▸ **Instructions to follow**
To answer, print the line containing "as one property" and each line after it in the listing below, exactly as they stand.

# # #

--- src/rtl/core/k_way_timestamp_merge_unit_assert.svh ---
// Assertion helpers for the timestamp merge unit.
// Both sample on clk_i and are off while rst_ni is low.
`ifndef K_WAY_TIMESTAMP_MERGE_UNIT_ASSERT_SVH
`define K_WAY_TIMESTAMP_MERGE_UNIT_ASSERT_SVH

// same-cycle implication given as one property
`define KWTM_ASSERT(label, prop, msg) \
  label: assert property (@(posedge clk_i) disable iff (!rst_ni) prop) else $error(msg);

// trigger in one cycle, condition in the next
`define KWTM_ASSERT_NEXT(label, trig, cond, msg) \
  label: assert property (@(posedge clk_i) disable iff (!rst_ni) (trig) |=> (cond)) else $error(msg);

`endif

--- src/rtl/core/kwtm_pkg.sv ---
package kwtm_pkg;

  // result status codes
  typedef enum logic [1:0] {
    ST_RECORD = 2'd0,
    ST_DROP   = 2'd1,
    ST_DONE   = 2'd2
  } status_e;

  // classified command kinds
  typedef enum logic [1:0] {
    KIND_REC = 2'd0,
    KIND_END = 2'd1,
    KIND_NOP = 2'd2
  } kind_e;

  typedef struct packed {
    logic        [31:0] t;
    logic signed [31:0] x;
    logic signed [31:0] y;
  } rec_t;

  typedef struct packed {
    kind_e       kind;
    logic [1:0]  stream;
    rec_t        rec;
  } cmd_t;

  typedef struct packed {
    status_e     status;
    logic [1:0]  src;
    rec_t        rec;
  } res_t;

  localparam int          REC_W       = $bits(rec_t);
  localparam int          MAX_RESULTS = 49;
  localparam int          RES_CNT_W   = $clog2(MAX_RESULTS + 1);
  localparam int          QDEPTH      = 2;
  localparam logic [2:0]  CFG_RST     = 3'd4;

endpackage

# # #

▸ **Final answer**
// same-cycle implication given as one property
`define KWTM_ASSERT(label, prop, msg) \
  label: assert property (@(posedge clk_i) disable iff (!rst_ni) prop) else $error(msg);

// trigger in one cycle, condition in the next
`define KWTM_ASSERT_NEXT(label, trig, cond, msg) \
  label: assert property (@(posedge clk_i) disable iff (!rst_ni) (trig) |=> (cond)) else $error(msg);

`endif

--- src/rtl/core/kwtm_pkg.sv ---
package kwtm_pkg;

  // result status codes
  typedef enum logic [1:0] {
    ST_RECORD = 2'd0,
    ST_DROP   = 2'd1,
    ST_DONE   = 2'd2
  } status_e;

  // classified command kinds
  typedef enum logic [1:0] {
    KIND_REC = 2'd0,
    KIND_END = 2'd1,
    KIND_NOP = 2'd2
  } kind_e;

  typedef struct packed {
    logic        [31:0] t;
    logic signed [31:0] x;
    logic signed [31:0] y;
  } rec_t;

  typedef struct packed {
    kind_e       kind;
    logic [1:0]  stream;
    rec_t        rec;
  } cmd_t;

  typedef struct packed {
    status_e     status;
    logic [1:0]  src;
    rec_t        rec;
  } res_t;

  localparam int          REC_W       = $bits(rec_t);
  localparam int          MAX_RESULTS = 49;
  localparam int          RES_CNT_W   = $clog2(MAX_RESULTS + 1);
  localparam int          QDEPTH      = 2;
  localparam logic [2:0]  CFG_RST     = 3'd4;

endpackage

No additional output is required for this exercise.